- Following the work of Luigi Galvani in the early 1790s, several others scientists experimented with galvanic electricity and developed ever more powerful batteries. Allesandro Volta introduced the electric pile. William Cruickshank designed a trough battery that was essentially a Voltaic pile turned on its side. Humphry Davy used large batteries to isolate new elements. James Woodhouse, an American chemist who went to England and returned home with a Cruickshank battery, shared his enthusiasm for galvanic work with Robert Hare (1781–1858), his student at the University of Pennsylvania.
- As professor of chemistry in the Medical Department of the University of Pennsylvania, Hare developed what was widely regarded as the best equipped lecture room in the world, and demonstration experiments suitable for very large classes. His galvanic instrument, introduced in 1817, consisted of 20 copper plates that connected with one another, 20 zinc plates that connected with one another, and a wooden box filled with a weak acid. It generated heat as well as electricity, and so Hare called it a calorimotor.

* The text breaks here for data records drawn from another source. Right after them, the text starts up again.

--- config.mk ---
export PLATFORM = sky130hd
export DESIGN_NAME = s2c_stream_bridge
export DESIGN_NICKNAME = d
export VERILOG_FILES = /design/src/rtl/s2c_pkg.sv /design/src/rtl/s2c_word_buf.sv /design/src/rtl/s2c_stream_bridge.sv
export SDC_FILE = /design/constraint.sdc
export NUM_CORES = 1
export LEC_CHECK = 0
export ABC_AREA = 1
export CORE_AREA = 2 2 247 249
export DETAILED_ROUTE_END_ITERATION = 7
export DIE_AREA = 0 0 249 251
export PLACE_DENSITY = 0.71
export SLEW_MARGIN = 20
export SYNTH_ARGS = -nofsm -noshare
export SYNTH_HDL_FRONTEND = slang
export SYNTH_SLANG_ARGS = --single-unit
--- constraint.sdc ---
create_clock -name clk -period 8 [get_ports clk]
set_clock_uncertainty 0.15 [all_clocks]
set_input_delay 1.6 -clock clk [delete_from_list [all_inputs] [get_ports clk]]
set_output_delay 1.6 -clock clk [all_outputs]
set_load 0.005 [all_outputs]
--- src/rtl/s2c_pkg.sv ---
// Shared types and sizing for the C-to-RTL stream bridge.
// DATA_SIZE follows the fetch array size; fallback is only for standalone builds.
`ifndef S2CIF_DATA_SIZE
`define S2CIF_DATA_SIZE 16
`endif

package s2c_pkg;
  localparam int DATA_SIZE = `S2CIF_DATA_SIZE;
  localparam int WORD_W    = 32;

  typedef enum logic [1:0] {IDLE, STREAM, FIN} state_e;
  typedef enum logic [1:0] {ERR_NONE = 2'd0, ERR_RET = 2'd1, ERR_LEN = 2'd2} err_e;
endpackage

--- src/rtl/s2c_word_buf.sv ---
// DATA_SIZE x WORD_W register file: whole-packet parallel load, one indexed read.
module s2c_word_buf #(
  parameter int DATA_SIZE = 16,
  parameter int WORD_W    = 32,
  parameter int CNT_W     = $clog2(DATA_SIZE+1)
) (
  input  logic                        clk,
  input  logic                        we,
  input  logic [DATA_SIZE*WORD_W-1:0] wdata,
  input  logic [CNT_W-1:0]            raddr,
  output logic [WORD_W-1:0]           rdata
);
  localparam int AW = $clog2(DATA_SIZE);

  logic [WORD_W-1:0] mem [DATA_SIZE];

  // Contents are don't-care until loaded, so no reset on the storage.
  for (genvar i = 0; i < DATA_SIZE; i++) begin : g_word
    always_ff @(posedge clk)
      if (we) mem[i] <= wdata[i*WORD_W +: WORD_W];
  end

  // The top never presents an index beyond len-1 < DATA_SIZE.
  assign rdata = mem[raddr[AW-1:0]];
endmodule

--- src/rtl/s2c_stream_bridge.sv ---
// Latches one C-side fetch and streams its words over valid/ready,
// reporting completion (done) and rejected fetches (err/err_code).
module s2c_stream_bridge import s2c_pkg::*; #(
  parameter int DATA_SIZE = s2c_pkg::DATA_SIZE,
  parameter int WORD_W    = s2c_pkg::WORD_W,
  parameter int CNT_W     = $clog2(DATA_SIZE+1)
) (
  input  logic                        clk,
  input  logic                        rst_n,
  input  logic                        ld_valid,
  output logic                        ld_ready,
  input  logic [31:0]                 ld_ret,
  input  logic [CNT_W-1:0]            ld_len,
  input  logic [DATA_SIZE*WORD_W-1:0] ld_data,
  output logic                        out_valid,
  input  logic                        out_ready,
  output logic [WORD_W-1:0]           out_data,
  output logic [CNT_W-1:0]            out_idx,
  output logic                        out_last,
  output logic                        done,
  output logic                        err,
  output logic [1:0]                  err_code,
  output logic [31:0]                 last_ret
);
  state_e            state, state_d;
  err_e              code_q, code_d;
  logic [CNT_W-1:0]  len_q, len_d, idx_q, idx_d;
  logic [31:0]       ret_q, ret_d;
  logic              done_q, done_d, err_q, err_d;
  logic              buf_we;
  logic [WORD_W-1:0] rd_word;

  s2c_word_buf #(.DATA_SIZE(DATA_SIZE), .WORD_W(WORD_W), .CNT_W(CNT_W)) u_buf (
    .clk   (clk),
    .we    (buf_we),
    .wdata (ld_data),
    .raddr (idx_q),
    .rdata (rd_word)
  );

  always_ff @(posedge clk or negedge rst_n) begin
    if (!rst_n) begin
      state  <= IDLE;
      code_q <= ERR_NONE;
      len_q  <= '0;
      idx_q  <= '0;
      ret_q  <= '0;
      done_q <= 1'b0;
      err_q  <= 1'b0;
    end else begin
      state  <= state_d;
      code_q <= code_d;
      len_q  <= len_d;
      idx_q  <= idx_d;
      ret_q  <= ret_d;
      done_q <= done_d;
      err_q  <= err_d;
    end
  end

  always_comb begin
    state_d = state;
    code_d  = code_q;
    len_d   = len_q;
    idx_d   = idx_q;
    ret_d   = ret_q;
    done_d  = 1'b0;
    err_d   = 1'b0;
    buf_we  = 1'b0;
    case (state)
      IDLE: if (ld_valid) begin
        ret_d = ld_ret;
        // A bad ret code outranks a bad length.
        if (ld_ret != '0) begin
          err_d  = 1'b1;
          code_d = ERR_RET;
        end else if (ld_len > CNT_W'(DATA_SIZE)) begin
          err_d  = 1'b1;
          code_d = ERR_LEN;
        end else if (ld_len == '0) begin
          done_d = 1'b1;
          code_d = ERR_NONE;
        end else begin
          code_d  = ERR_NONE;
          buf_we  = 1'b1;
          len_d   = ld_len;
          idx_d   = '0;
          state_d = STREAM;
        end
      end
      STREAM: if (out_ready) begin
        if (out_last) state_d = FIN;
        else          idx_d   = idx_q + CNT_W'(1);
      end
      FIN:     state_d = IDLE;
      default: state_d = IDLE;
    endcase
  end

  assign ld_ready  = (state == IDLE);
  assign out_valid = (state == STREAM);
  assign out_last  = out_valid && (idx_q == len_q - CNT_W'(1));
  assign out_data  = out_valid ? rd_word : '0;
  assign out_idx   = idx_q;
  assign done      = done_q | (state == FIN);
  assign err       = err_q;
  assign err_code  = code_q;
  assign last_ret  = ret_q;

  // A stalled word must not change under the consumer.
  a_stall_stable: assert property (@(posedge clk) disable iff (!rst_n)
    out_valid && !out_ready |=> $stable(out_data) && $stable(out_idx) && $stable(out_last));
endmodule

==> results.py <==
metrics = {
    "status": {
        "run_status": "finished, final reports clean",
    },
    "yosys": {
        "synth.most_common_cell": "edfxtp_1",
        "yosys-top-cells-count": "edfxtp_1, nor2_1, o21ai_0",
        "postSynthCellCount": 1730,
        "synth.avg_cell_area_sq_um": 12.92,
        "ys.flop_type": "edfxtp_1",
        "syn_nets": 2287,
        "synthTopCellsByArea": "edfxtp_1, nor2_1, dfrtp_1",
        "synth_top_area_share_pct": 68.80,
        "async_flop_share_pct": 8.571,
        "ys_types": 33,
        "netlist_area_sq_um": 22350,
        "yosys_warnings": 0,
        "ys_seq_area_share_pct": 74.17,
        "synth_top_area_cell": "edfxtp_1",
        "ys_seq_elements": 560,
        "synth_edf_count": 512,
    },
    "sta": {
        "max_slew_margin_pct": 17.01,
        "layout_worst_path_cycle_share_pct": 77.35,
        "period_needed_ns": 6.188,
        "finalSetupViolCount": 0,
        "max_freq_mhz": 161.6,
        "rsz0062_at_grt": "no",
        "worst_slew_pin_slew_ns": 1.245,
        "setup_tns_ns": 0,
        "finalHoldViolCount": 0,
        "drv_slew": 0,
    },
    "power_and_ir_drop": {
        "internal_power_mw": 5.831,
        "combPwrFrac_pct": 29.3,
        "p_sw_mw": 2.805,
        "leakage_nw": 10.45,
        "p_sw_share_pct": 32.48,
        "clockPowerShare_pct": 30.6,
        "power_density_nw_per_um2": 278.5,
        "peakVddDrop_mv": 0.1607,
        "p_seq_share_pct": 40.1,
        "power.total_mw": 8.636,
    },
    "worst_setup_path": {
        "rr_endpoint": "u_buf.mem[1][21]",
        "critPathCaptureType": "primary output",
        "path_buf_inv": 3,
        "critPathTopFamily": "buffers and inverters",
        "r2r_setup_slack_ns": 3.97,
        "max_stage_delay_ns": 0.73,
        "timing.critical_path.mode_cell": "o211ai_1",
        "crit_slowest_cell": "dfrtp_4",
        "crit_required_ns": 6.25,
        "crit_chain": "inv_4 -> buf_4 -> o21ai_0 -> o211ai_1 -> o211ai_1 -> a21oi_1 -> clkdlybuf4s50_1",
        "startpoint_type": "register",
        "crit_type": "register to primary output",
        "critPathMaxFanout": 64,
        "worstReg2RegStart": "state[1]",
        "ff2ff_path_depth": 7,
        "cp_data_arrival_time_ns": 4.44,
    },
    "floorplan": {
        "rows": 90,
        "io_pins": 629,
        "die-width_um": 249,
        "die_h_um": 251,
        "core_area_sq_um": 59790,
        "dieArea_sq_um": 62500,
        "initial_core_util_pct": 37.37,
    },
    "clock_network": {
        "cts_max_level": 2,
        "cts.sinks": 560,
        "insertion_delay_ns": 0.59,
        "cts_buffers": 58,
        "cts_buffer_depth": 3,
        "root_buffer": "clkbuf_16",
        "cts_resized": 0,
        "post_cts_buffers": 0,
        "clk_pin_slew_ns": 0.06,
        "cts_tree": "done",
        "cts_hold_buf": 0,
    },
    "grt": {
        "antenna_found_initial": 31,
        "grt_max_degree": 187,
        "grt_pass1_vias": 16850,
        "grt_first_pass_wirelength_mm": 109.6,
        "grt_use_total_pct": 23.94,
        "grt_overflow_total": 0,
    },
    "placed_design": {
        "gp_congestion": 0.8894,
        "portBuffers": 628,
        "dp_hpwl_mm": 53.96,
    },
    "final_layout": {
        "layout-drive-gt1-share_pct": 5.076,
        "fin_nets": 2875,
        "synthToLayoutAreaGrowth_pct": 38.74,
    },
    "drt": {
        "post_drt_wl_per_cell_um": 24.13,
        "wl_mm": 76.46,
        "drcViolationCount": 0,
        "via_per_inst": 5.224,
        "num_vias": 16550,
        "drt_iter0_markers": 1504,
        "final_antenna_net_count": 0,
        "first_pass_iters": 6,
    },
    "worst_hold_path": {
        "hold_path_depth": 2,
        "hp-class": "register to register",
        "min-delay-start": "last_ret[31]",
        "min_to": "last_ret[31]",
    },
    "flow_run": {
        "drv_cap": 0,
    },
}
-- power groups by stage --
stage	Sequential (mW)	Clock (mW)	Combinational, mW
6_report	3.46	2.64	2.53
3_3_place_gp	3.52	0	2.52
5_1_grt	3.48	2.80	2.76
2_1_floorplan	3.40	0	1.39
3_5_place_dp	3.52	0	2.56
4_1_cts	3.46	2.69	2.57
-- registers in the layout, indices dropped and copies added, names as in the netlist --
| signal | flops |
|---|---|
| out_idx | 5 |
| state | 2 |
| u_buf.mem | 512 |
| len_q | 5 |
| err_code | 2 |
| done_q | 1 |
| err | 1 |
| last_ret | 32 |
-- cells in the final DEF (no fill, tap or decap), types with 4 or more instances in the layout --
cell type / Yosys / routed
a21oi_1: 34 / 34
buf_4: 9 / 14
bufinv_16: 0 / 4
clkbuf_1: 63 / 6
clkbuf_16: 0 / 59
clkdlybuf4s50_1: 0 / 627
clkinv_1: 0 / 13
clkinv_2: 0 / 10
clkinvlp_4: 0 / 5
dfrtp_1: 48 / 44
diode_2: 0 / 23
edfxtp_1: 512 / 512
ha_1: 4 / 4
inv_1: 13 / 13
inv_2: 6 / 5
nand2_1: 157 / 157
nand3_1: 28 / 28
nand4_1: 5 / 5
nor2_1: 360 / 360
o211ai_1: 104 / 104
o21ai_0: 237 / 237
o21ai_1: 39 / 39
o221ai_1: 24 / 24
o22ai_1: 30 / 30
-- metrics by stage --
step	std cells	util (%)	area, sq um	setup slack, ns	hold slack, ns
6_report	3169	51.85	31000	1.812	0.3265
5_1_grt	3164	51.83	30990	1.565	0.3529
4_1_cts	3146	51.75	30940	1.769	0.3327
3_5_place_dp	3040	48.65	29090	2.434	0.3162
3_3_place_gp	3040	48.65	29090	2.458	0.3125
2_1_floorplan	1730	-	22350	1.802	0.3224
-- layer usage --
layer	routed length, um	GRT usage (%)
met1	29010	29.25
met2	38060	40.81
met3	7086	6.130
met4	2232	9.229
met5	73	0
-- cells by family after synthesis --
kind of cell	synth area share, %
XOR/XNOR	0.1176
buffers and inverters	3.544
flip-flops	74.17
AND/OR/NAND/NOR	9.692
adder cells (fa/ha/maj)	0.2240
AO/OA/AOI/OAI	12.25
-- how the worst max path moves through the flow --
stage | start | endpoint | cells past startpoint
after floorplan | ld_len[1] | u_buf.mem[0][0] | 4
after global placement | out_idx[0] | out_data[10] | 6
after detailed placement | out_idx[0] | out_data[9] | 6
after CTS | out_idx[0] | out_data[9] | 6
after global routing | out_idx[1] | out_data[14] | 7
final | out_idx[1] | out_data[14] | 7
-- worst reg2reg max path, delay by kind of cell (launching register included) --
family,cells,cell delay [ns]
flops,1,0.45
simple gates,3,0.80
buf+inv,4,2.28
-- layout make-up --
type / count / area [sq um]
Inverter: 21 / 105.1
Clock buffer: 67 / 1526
Tap cell: 782 / 978.4
Sequential cell: 560 / 16590
Multi-Input combinational cell: 1033 / 4980
Antenna cell: 23 / 57.56
Clock inverter: 39 / 327.8
Timing Repair Buffer: 644 / 6441
Fill cell: 5006 / 28790
Note: power is estimated with default switching activity, not from simulation.
==> variant 1: new RTL, same flow settings <==
Set the macro `S2CIF_DATA_SIZE` to 8 (it was 16).
--- a/src/rtl/s2c_pkg.sv
+++ b/src/rtl/s2c_pkg.sv
@@ -3,3 +3,3 @@
 `ifndef S2CIF_DATA_SIZE
-`define S2CIF_DATA_SIZE 16
+`define S2CIF_DATA_SIZE 8
 `endif
Interface: changed (resized ld_data, ld_len and out_idx); port bits go from 629 to 371. The function was not compared with the original's and may differ.
==> variant 1 against the unedited design <==
Combinational power is 35% lower. Cell area down 43%. Sequential cell count is 258 lower. Routed wire length down 49%. Synthesized area fell by 46%. Setup slack better by 480 ps. Via count decreased by 45%. Power is 39% lower. Non-clock buffer count fell by 264. Critical endpoint is now out_data[27].
==> variant 1: results (changes against the unedited design) <==
[run_status]
status=complete, no violations  ; unchanged

[setup_path]
path_max_fanout=75  ; was 64
r2r_cells=4  ; was 7
crit_slowest_cell=dfrtp_4  ; unchanged
r2r_slack_ps=5370  ; was 3970 ps
r2r-start=state[1]  ; unchanged
crit_path_end=out_data[27]  ; was out_data[14]
startpoint=out_idx[0]  ; was out_idx[1]
arrival_ps=3960  ; was 4440 ps
worstReg2RegEnd=u_buf.mem[7][16]  ; was u_buf.mem[1][21]

[route]
post_drt_via_cell_ratio=4.21  ; was 5.22
first_pass_iters=5  ; was 6
wl_per_cell_um=17.7  ; was 24.1 um
drt_first_iter_violations=673  ; was 1,504

[cells_and_area]
finalNonFillerCells=2180  ; was 3,169
multi_input_gates=627  ; was 1,033
seq_share_pct=49.6  ; was 53.5%
num_antenna_cells=0  ; was 23
inv_count=23  ; was 21
fillers=5969  ; was 5,006
multi_input_area_sq_mm=0.00291  ; was 0.00498 sq mm
clock_cell_area_share_pct=6.77  ; was 5.98%
n_all_buffers=380  ; was 644
final_layout_size_suffix_gt1_share_pct=7.01  ; was 5.08%
clock_buffers=41  ; was 67
nets=1669  ; was 2,875
layout.nonclk_buf_share_pct=21.3  ; was 20.8%
largest_register_ffs=256  ; was 512

[power]
p_leak_nw=6.19  ; was 10.5 nW
ir_drop_mv=0.155  ; was 0.161 mV

[grt]
grt_max_degree=136  ; was 187
grt_pass1_vias=9590  ; was 16,900
antenna_found_initial=6  ; was 31
grt_usage_pct=12.1  ; was 23.9%
grt_pass1_wl_um=56900  ; was 110,000 um

[synth]
synth_fa_ha_area_share_pct=0.207  ; was 0.224%
ys_top_cells_by_count=edfxtp_1, nor2_1, nand2_1  ; was edfxtp_1, nor2_1, o21ai_0
synth-compound-area-share_pct=10.4  ; was 12.3%
synth_nets=1308  ; was 2,287
synthArstFlopShare_pct=15.2  ; was 8.57%
syn_area_per_cell_sq_um=12.0  ; was 12.9 sq um
yosysSeqAreaShare_pct=73.1  ; was 74.2%
synthTopCellsByArea=edfxtp_1, dfrtp_1, nor2_1, o21ai_0, nand2_1  ; was edfxtp_1, nor2_1, dfrtp_1, o21ai_0, o211ai_1
synth_top_family_by_area=simple AND/OR/NAND/NOR gates  ; was compound AO/OA/AOI/OAI gates
synth_xor_area_share_pct=0.145  ; was 0.118%
synth_enable_flop_cells=256  ; was 512

[place]
dp.cells=2114  ; was 3,040
post-place-ws_ps=2820  ; was 2430 ps
place.detailed.hpwl_um=26400  ; was 54,000 um
port_buffers=370  ; was 628
finalWeightedCongestion=0.833  ; was 0.889

[cts]
cts.sinks=302  ; was 560
cts_buffers=37  ; was 58
clkTransAtPathRegs_ps=60  ; about the same
cts-resized-gates=0  ; unchanged

[hold_path]
hp-start=last_ret[17]  ; was last_ret[31]
min_to=last_ret[17]  ; was last_ret[31]

[sta]
fin_crit_sh_pct=71.3  ; was 77.4%
slew_headroom_pct=31.9  ; was 17.0%

[variant 1: cell count changes after synthesis, moves of 35 or more]
cell      unedited run  this run
edfxtp_1           512       256
nor2_1             360       214
o211ai_1           104         0
clkbuf_1            63        28
o21ai_0            237       139
[variant 1: worst min-delay path, stage by stage, from the launching register on]
cell     delay (ps)
dfrtp_1         330
nand2_1          50
nand2_1          60
[variant 1: metal layers]
layer | wire, um | vias up | GRT usage [%]
met5 | 63 | - | 0
met4 | 1360 | 10 | 4.85
met3 | 3090 | 97 | 3.37
met2 | 17900 | 428 | 19.6
met1 | 16200 | 4358 | 15.2
li1 | - | 4290 | -
[variant 1: power by group]
group | switching, W | internal (W)
Clock | 0.000689 | 0.000987
Sequential | 0.000106 | 0.00180
Combinational | 0.000879 | 0.000770
[variant 1: per-stage QoR]
step                cell area [sq um]  hold WS, ps
finish                          17800          329
global route                    17800          349
CTS                             17800          331
detailed placement              16600          318
global placement                16600          311
floorplan                       12100          322
==> variant 2: new RTL, same flow settings <==
Made on the original files. Reset style: synchronous (`rst_n`), changed in one clocked block.
--- a/src/rtl/s2c_stream_bridge.sv
+++ b/src/rtl/s2c_stream_bridge.sv
@@ -40,3 +40,3 @@
 
-  always_ff @(posedge clk or negedge rst_n) begin
+  always_ff @(posedge clk) begin
     if (!rst_n) begin
Function: differs if rst_n is asserted again (counterexample within 4 cycles, from zero or initial values and one cycle with rst_n low); with rst_n held inactive, the same outputs for 4 cycles.
==> variant 2 against the unedited design <==
Via count increased by 0.54%. Sequential cell count increased by 4. Routed wire length decreased by 1.5%. Cell area decreased by 0.28%. Largest cell class unchanged. Setup slack improved by 190 ps. Synthesized area decreased by 1.5%. Fmax increased by 3.1%.
Power is not compared: it rests on default switching activity, and its combinational part moved more than twofold at a synthesized area within 25%.
==> variant 2: results (changes against the unedited design) <==
[cells_and_area]
final_layout_size_suffix_gt1_share_pct=5.51  ; was 5.08%
nets=2827  ; was 2,875
top_register=u_buf.mem  ; unchanged
largest_register_ffs=512  ; unchanged

[hold_path]
hp-start=last_ret[6]  ; was last_ret[31]
hold_path.class=reg -> reg  ; unchanged

[sta]
finalSetupViolCount=0  ; unchanged
whs_ps=334  ; was 326 ps
slew_headroom_pct=27.8  ; was 17.0%

[route]
first_pass_iters=6  ; unchanged
top_layer_used=met5  ; unchanged
wl_um=75300  ; was 76,500 um
route.met3.wl_um=5780  ; was 7090 um
wl_met2_um=37300  ; was 38,100 um
drt_first_iter_violations=1663  ; was 1,504
post_drt_via_cell_ratio=5.34  ; was 5.22
m1WireLength_um=29800  ; was 29,000 um

[power]
p_leak_nw=10.1
ir_drop_mv=0.175

[place]
place.detailed.hpwl_um=52100  ; was 54,000 um
port_buffers=628  ; unchanged
place_area_sq_mm=0.0289  ; was 0.0291 sq mm
finalWeightedCongestion=0.900  ; was 0.889

[setup_path]
slowest_delay_ps=770  ; was 730 ps
arrival_ps=4250  ; was 4440 ps
path_max_fanout=170  ; was 64
crit_slowest_cell=inv_8  ; was dfrtp_4
startpoint_type=flop  ; unchanged
r2r_slack_ps=4550  ; was 3970 ps
r2r-start=state[0]  ; was state[1]

[synth]
synthTopCellsByArea=edfxtp_1, nor2_1, o21ai_0, dfxtp_1, o221ai_1  ; was edfxtp_1, nor2_1, dfrtp_1, o21ai_0, o211ai_1
yosysWarnings=0  ; unchanged
synth_xor_area_share_pct=0.0398  ; was 0.118%
synth_enable_flop_cells=512  ; unchanged
synth_nets=2240  ; was 2,287
synth-compound-area-share_pct=13.9  ; was 12.3%
synthMuxAreaShare_pct=0  ; unchanged
ys_top_cells_by_count=edfxtp_1, nor2_1, o21ai_0  ; unchanged
synthArstFlopShare_pct=0  ; was 8.57%
synth_fa_ha_area_share_pct=0.227  ; was 0.224%
yosysSeqAreaShare_pct=74.6  ; was 74.2%
ys_types=34  ; was 33

[grt]
grt_pass1_vias=16600  ; was 16,900
grt_pass1_wl_um=107000  ; was 110,000 um
grt_max_degree=171  ; was 187
grt_usage_pct=23.1  ; was 23.9%
grt_use_met3_pct=4.59  ; was 6.13%
antenna_found_initial=18  ; was 31
use_met2_pct=38.8  ; was 40.8%
met1_usage_pct=29.9  ; was 29.2%

[cts]
cts_buffers=60  ; was 58
root_buffer=clkbuf_16  ; unchanged
clk_latency_ps=620  ; was 590 ps
clkTransAtPathRegs_ps=60  ; about the same
postCtsSetupBuffers=0  ; unchanged
cts-resized-gates=0  ; unchanged
htreeDepth=2  ; unchanged
clock_path_buffers=3  ; unchanged

[run_status]
status=complete, no violations  ; unchanged

variant 2: cell count changes in the layout (fill, tap and decap cells not counted), moves of 8 or more:
cell,delta
nand2_1,-108
o211ai_1,-63
o221ai_1,+63
dfxtp_1,+48
dfrtp_1,-44
o21ai_0,+22
o22ai_1,+11
clkbuf_1,+8
diode_2,-8
variant 2: through the flow:
stage	power (W)	setup slack (ps)	cells	setup TNS [ps]
floorplan	0.00353	-2490	1683	-1276740
global placement	0.00398	2750	2990	0
detailed placement	0.00399	2730	2990	0
CTS	0.00675	2040	3103	0
global route	0.00691	1740	3117	0
finish	0.00670	2000	3118	0
variant 2: cells by family (layout without fill, tap and decap cells):
| group | count (synthesis) | in the layout |
|---|---|---|
| AOI/OAI and AO/OA | 511 | 511 |
| xor gates and xnor gates | 1 | 1 |
| other | 0 | 15 |
| DFF | 564 | 564 |
| adders and majority gates | 4 | 4 |
| buffers and inverters | 142 | 780 |
| and+or+nand+nor | 461 | 461 |
variant 2: final cells by class:
class | count | area [sq um]
fill | 4998 | 28900
sequential | 564 | 16400
timing repair buffer | 643 | 6450
multi-input combinational | 977 | 4960
clock buffer | 76 | 1600
tap | 782 | 978
clock inverter | 37 | 353
inverter | 24 | 104
antenna | 15 | 37.5
variant 2: critical path: cells and delay by family (launching register included):
family	cells	cell delay, ps
flops	1	590
buf+inv	3	1940
compound gates	4	820
variant 2: path summary, 6_finish.rpt:
check	cells past startpoint	to
setup / recovery	7	out_data[1]
hold / removal	2	last_ret[6]
hold reg to reg	2	last_ret[6]
setup reg to reg	6	u_buf.mem[3][5]
variant 2: power by group:
| part | switching, W | internal [W] | total (W) |
|---|---|---|---|
| clock | 0.00117 | 0.00161 | 0.00278 |
| combinational | 0.000309 | 0.000363 | 0.000672 |
| sequential | 0.0000288 | 0.00323 | 0.00326 |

- The calorimotor that Hare gave the Smithsonian in 1848 was destroyed in the Institution’s fire of 1865. The replica shown here was made in anticipation of the opening of the National Museum of History and Technology in 1964.
- Ref: Robert Hare, A New Theory of Galvanism supported by some Experiments and Observations made by means of the Calorimotor (Philadelphia, 1819).
- Robert Hare, “A New Theory of Galvanism, supported by some Experiments and Observations made by means of the Calorimotor,” American Journal of Science 1 (1819): 413-426, and plate.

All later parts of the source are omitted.